Question

Transcribed image text:

One year Ted had the lowest ERA (earned-run average, mean number of runs yielded per nine innings pitched) of any male pitcher at his school, with an ERA of 2.54. Also, Amber had the lowest ERA of any female pitcher at the school with an ERA of 2.52. For the males, the mean ERA was 3.998 and the standard deviation was 0.779 . For the females, the mean ERA was 3.899 and the standard deviation was 0.992 . Find their respective Z-scores. Which player had the better year relative to their peers, Ted or Amber? (Note: In general, the lower the ERA, the better the pitcher.)
Ted had an ERA with a z-score of
Amber had an ERA with a z-score of
(Round to two decimal places as needed.)

Answer 1

Ted's Z-score is -1.87 and Amber's Z-score is -1.39, indicating that Ted had a better year relative to his peers because his Z-score is lower, and in the context of ERA, a lower score is better.

Step-by-step explanation:

To calculate the Z-scores for both Ted and Amber, we use the Z-score formula:

Z = (X - μ) / σ

where X is the value for which we wish to calculate the Z-score, μ is the mean of the dataset, and σ is the standard deviation.

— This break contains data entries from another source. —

==> src/rtl/ceif_pkg.sv <==
package ceif_pkg;

  // APB geometry
  localparam int unsigned ADDR_W = 12;
  localparam int unsigned DATA_W = 32;
  localparam int unsigned NUM_BUF = 32;
  localparam int unsigned BUF_IDX_W = 5;
  localparam int unsigned FILT_W = 5;

  // Register byte offsets
  localparam logic [ADDR_W-1:0] OFF_FLAGS = 12'h000;
  localparam logic [ADDR_W-1:0] OFF_TX_MASK = 12'h004;
  localparam logic [ADDR_W-1:0] OFF_LAST_STORE = 12'h008;
  localparam logic [ADDR_W-1:0] OFF_BUF_BASE = 12'h080;
  localparam logic [ADDR_W-1:0] OFF_BUF_LAST = 12'h0FC;

  // Interrupt flag register field positions
  localparam int unsigned POS_TX_BUS_OFF = 13;
  localparam int unsigned POS_TX_PASSIVE = 12;
  localparam int unsigned POS_RX_PASSIVE = 11;
  localparam int unsigned POS_TX_WARNING = 10;
  localparam int unsigned POS_RX_WARNING = 9;
  localparam int unsigned POS_ANY_WARNING = 8;
  localparam int unsigned POS_INVALID = 7;
  localparam int unsigned POS_WAKEUP = 6;
  localparam int unsigned POS_ERROR = 5;
  localparam int unsigned POS_FIFO_AF = 3;
  localparam int unsigned POS_RX_OVF = 2;
  localparam int unsigned POS_RX_BUF = 1;
  localparam int unsigned POS_TX_BUF = 0;

  // Sticky flag bits that software may clear, reset value
  localparam logic [7:0] FLAG_IMPL_MASK = 8'hEF;
  localparam logic [7:0] FLAG_RESET = 8'h00;

  // Buffer status word: filter index field
  localparam int unsigned POS_FILT_LO = 8;
  localparam logic [FILT_W-1:0] FILT_RESET = 5'h00;
  localparam logic [NUM_BUF-1:0] TX_MASK_RESET = 32'h00000000;

  // Last store register fields
  localparam int unsigned POS_LAST_BUF_LO = 8;
  localparam int unsigned POS_LAST_VALID = 16;

  typedef struct packed {
    logic tx_bus_off;
    logic tx_passive;
    logic rx_passive;
    logic tx_warning;
    logic rx_warning;
  } ceif_err_state_s;

  typedef struct packed {
    logic invalid_msg;
    logic wakeup;
    logic fifo_almost_full;
    logic rx_overflow;
    logic rx_buffer;
    logic tx_buffer;
  } ceif_events_s;

  typedef struct packed {
    logic valid;
    logic [BUF_IDX_W-1:0] buf_idx;
    logic [FILT_W-1:0] filter;
  } ceif_store_s;

  typedef enum logic [1:0] {
    ST_IDLE = 2'b01,
    ST_ACCESS = 2'b10
  } ceif_apb_e;

endpackage : ceif_pkg

==> src/rtl/ceif_status.sv <==
`timescale 1ns/1ns
// Function
// - tx_bus_off_flag is high exactly while the transmitter is bus off.
// - tx_bus_passive_flag is high exactly while the transmitter is error passive.
// - rx_bus_passive_flag is high exactly while the receiver is error passive.
// - tx_warning_flag is high exactly while the transmitter is in error warning.
// - rx_warning_flag is high exactly while the receiver is in error warning.
// - any_warning_flag is the OR of the two warning conditions.
// - invalid_message_irq is set when an invalid message is received.
// - wakeup_activity_irq is set when bus wake-up activity is detected.
// - error_summary_irq is set by the error-state conditions of bits 13 to 8.
// - fifo_almost_full_irq is set when the receive FIFO becomes almost full.
// - rx_overflow_irq is set when a received message overflows the buffers.
// - rx_buffer_irq is set when a message is placed in a receive buffer.
// - tx_buffer_irq is set on a transmit buffer event.
// - Flag register bits 15, 14 and 4 always read zero.
// - A stored message records its filter number in that buffer's index field.
// - The index field is written by hardware only for receive buffers.
// - Thirty-two buffer status words; bits 15 to 13 and 7 to 0 read zero.
// - Interrupt flags reset to zero, software reads and clears; state bits read-only.
module ceif_status
  import ceif_pkg::*;
(
  // Clock and reset
  input wire logic pclk,
  input wire logic presetn,
  // APB slave
  input wire logic psel,
  input wire logic penable,
  input wire logic pwrite,
  input wire logic [ADDR_W-1:0] paddr,
  input wire logic [DATA_W-1:0] pwdata,
  output logic [DATA_W-1:0] prdata,
  output logic pready,
  output logic pslverr,
  // Error confinement state from the error counters
  input wire ceif_err_state_s err_state,
  // One-cycle event pulses from the frame engine
  input wire ceif_events_s events,
  // Receive store notification
  input wire ceif_store_s store,
  // Sticky flags for the interrupt controller
  output logic [7:0] irq_flags
);

  ////////////////////////////////////////////////////////////////////////////
  // Local signals

  ceif_apb_e apb_q;
  ceif_apb_e apb_d;
  logic [DATA_W-1:0] prdata_q;
  logic [DATA_W-1:0] prdata_d;
  logic pslverr_q;
  logic pslverr_d;

  logic [7:0] flags_q;
  logic [7:0] flags_d;
  logic [5:0] err_prev_q;
  logic [5:0] err_prev_d;

  logic [NUM_BUF-1:0] tx_mask_q;
  logic [NUM_BUF-1:0] tx_mask_d;
  logic [FILT_W-1:0] filt_q [NUM_BUF];

  logic [BUF_IDX_W-1:0] last_buf_q;
  logic [BUF_IDX_W-1:0] last_buf_d;
  logic [FILT_W-1:0] last_filt_q;
  logic [FILT_W-1:0] last_filt_d;
  logic last_valid_q;
  logic last_valid_d;

  logic setup;
  logic wr_access;
  logic sel_flags;
  logic sel_tx_mask;
  logic sel_last;
  logic sel_buf;
  logic [BUF_IDX_W-1:0] buf_sel;
  logic [5:0] err_now;
  logic err_rise;
  logic [7:0] flag_set;
  logic [7:0] flag_clr;
  logic [15:0] flags_view;
  logic hw_store;

  ////////////////////////////////////////////////////////////////////////////
  // Address decode

  assign setup = psel && !penable;
  assign wr_access = psel && penable && pwrite && pready;
  assign sel_flags = (paddr == OFF_FLAGS);
  assign sel_tx_mask = (paddr == OFF_TX_MASK);
  assign sel_last = (paddr == OFF_LAST_STORE);
  assign sel_buf = (paddr >= OFF_BUF_BASE) && (paddr <= OFF_BUF_LAST)
                   && (paddr[1:0] == 2'h0);
  assign buf_sel = paddr[BUF_IDX_W+1:2];

  ////////////////////////////////////////////////////////////////////////////
  // Error state view, combinational so it never lags the counters

  assign err_now = {
    err_state.tx_bus_off,
    err_state.tx_passive,
    err_state.rx_passive,
    err_state.tx_warning,
    err_state.rx_warning,
    err_state.tx_warning | err_state.rx_warning
  };

  // Entering any error state raises the summary request once per entry
  assign err_rise = |(err_now & ~err_prev_q);

  always_comb begin
    err_prev_d = err_now;
  end

  ////////////////////////////////////////////////////////////////////////////
  // Sticky interrupt flags

  always_comb begin
    flag_set = 8'h00;
    flag_set[POS_INVALID] = events.invalid_msg;
    flag_set[POS_WAKEUP] = events.wakeup;
    flag_set[POS_ERROR] = err_rise;
    flag_set[POS_FIFO_AF] = events.fifo_almost_full;
    flag_set[POS_RX_OVF] = events.rx_overflow;
    flag_set[POS_RX_BUF] = events.rx_buffer;
    flag_set[POS_TX_BUF] = events.tx_buffer;
  end

  // Writing a zero clears a flag, writing a one leaves it alone
  always_comb begin
    flag_clr = 8'h00;
    if (wr_access && sel_flags) begin
      flag_clr = ~pwdata[7:0];
    end
  end

  // Set applied after clear so a same-cycle event is never lost
  always_comb begin
    flags_d = ((flags_q & ~flag_clr) | flag_set) & FLAG_IMPL_MASK;
  end

  assign flags_view = {2'h0, err_now, flags_q};
  assign irq_flags = flags_q;

  ////////////////////////////////////////////////////////////////////////////
  // Buffer direction, filter index words and last-store record

  assign hw_store = store.valid && !tx_mask_q[store.buf_idx];

  // Software marks transmit buffers, so a hardware store never overwrites their index word
  always_comb begin
    tx_mask_d = tx_mask_q;
    if (wr_access && sel_tx_mask) begin
      tx_mask_d = pwdata[NUM_BUF-1:0];
    end
  end

  // One word per buffer; a hardware store wins over a software write to it
  for (genvar g = 0; g < NUM_BUF; g++) begin : g_filt
    logic sw_hit;
    logic hw_hit;
    logic [FILT_W-1:0] word_q;
    logic [FILT_W-1:0] word_d;

    assign sw_hit = wr_access && sel_buf && (buf_sel == BUF_IDX_W'(g));
    assign hw_hit = hw_store && (store.buf_idx == BUF_IDX_W'(g));

    always_comb begin
      word_d = word_q;
      if (hw_hit) begin
        word_d = store.filter;
      end else if (sw_hit) begin
        word_d = pwdata[POS_FILT_LO +: FILT_W];
      end
    end

    always_ff @(posedge pclk or negedge presetn) begin
      if (!presetn) begin
        word_q <= FILT_RESET;
      end else begin
        word_q <= word_d;
      end
    end

    assign filt_q[g] = word_q;
  end

  // A write to the last-store register drops valid, so software can wait for the next store
  always_comb begin
    last_buf_d = last_buf_q;
    last_filt_d = last_filt_q;
    last_valid_d = last_valid_q;
    if (hw_store) begin
      last_buf_d = store.buf_idx;
      last_filt_d = store.filter;
      last_valid_d = 1'b1;
    end else if (wr_access && sel_last) begin
      last_valid_d = 1'b0;
    end
  end

  ////////////////////////////////////////////////////////////////////////////
  // APB phase and read data
  // Read data is captured in the setup cycle, so the access phase
  // answers at once while prdata still comes from a flip-flop.

  always_comb begin
    apb_d = apb_q;
    unique case (apb_q)
      ST_IDLE: begin
        if (setup) begin
          apb_d = ST_ACCESS;
        end
      end
      ST_ACCESS: begin
        if (!setup) begin
          apb_d = ST_IDLE;
        end
      end
      default: begin
        apb_d = ST_IDLE;
      end
    endcase
  end

  always_comb begin
    prdata_d = prdata_q;
    pslverr_d = pslverr_q;
    if (setup) begin
      prdata_d = '0;
      pslverr_d = 1'b0;
      if (sel_flags) begin
        prdata_d[15:0] = flags_view;
      end else if (sel_tx_mask) begin
        prdata_d[NUM_BUF-1:0] = tx_mask_q;
      end else if (sel_last) begin
        prdata_d[FILT_W-1:0] = last_filt_q;
        prdata_d[POS_LAST_BUF_LO +: BUF_IDX_W] = last_buf_q;
        prdata_d[POS_LAST_VALID] = last_valid_q;
      end else if (sel_buf) begin
        prdata_d[POS_FILT_LO +: FILT_W] = filt_q[buf_sel];
      end else begin
        pslverr_d = 1'b1;
      end
    end
  end

  assign pready = (apb_q == ST_ACCESS);
  assign prdata = prdata_q;
  assign pslverr = pslverr_q && pready;

  ////////////////////////////////////////////////////////////////////////////
  // State registers

  // Bus phase, read data and error response
  always_ff @(posedge pclk or negedge presetn) begin
    if (!presetn) begin
      apb_q <= ST_IDLE;
      prdata_q <= '0;
      pslverr_q <= 1'b0;
    end else begin
      apb_q <= apb_d;
      prdata_q <= prdata_d;
      pslverr_q <= pslverr_d;
    end
  end

  // Sticky interrupt flags
  always_ff @(posedge pclk or negedge presetn) begin
    if (!presetn) begin
      flags_q <= FLAG_RESET;
    end else begin
      flags_q <= flags_d;
    end
  end

  // Error state of the previous cycle, cleared so a state already present after reset counts as an entry
  always_ff @(posedge pclk or negedge presetn) begin
    if (!presetn) begin
      err_prev_q <= 6'h00;
    end else begin
      err_prev_q <= err_prev_d;
    end
  end

  // Transmit buffer mask
  always_ff @(posedge pclk or negedge presetn) begin
    if (!presetn) begin
      tx_mask_q <= TX_MASK_RESET;
    end else begin
      tx_mask_q <= tx_mask_d;
    end
  end

  // Last accepted store
  always_ff @(posedge pclk or negedge presetn) begin
    if (!presetn) begin
      last_buf_q <= '0;
      last_filt_q <= FILT_RESET;
      last_valid_q <= 1'b0;
    end else begin
      last_buf_q <= last_buf_d;
      last_filt_q <= last_filt_d;
      last_valid_q <= last_valid_d;
    end
  end

endmodule : ceif_status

For Ted, with his ERA of 2.54, the mean ERA of 3.998 and standard deviation of 0.779 for males:

Z = (2.54 - 3.998) / 0.779

Z = -1.87 approximately (after rounding to two decimal places).

For Amber, with her ERA of 2.52, the mean ERA of 3.899 and standard deviation of 0.992 for females:

Z = (2.52 - 3.899) / 0.992

Z = -1.39 approximately (after rounding to two decimal places).

Since we are looking at ERAs where lower scores represent better performance, we must consider that a lower Z-score indicates a better performance relative to their peers. Ted's Z-score of -1.87 is lower than Amber's Z-score of -1.39, which means Ted had a better year relative to his peers.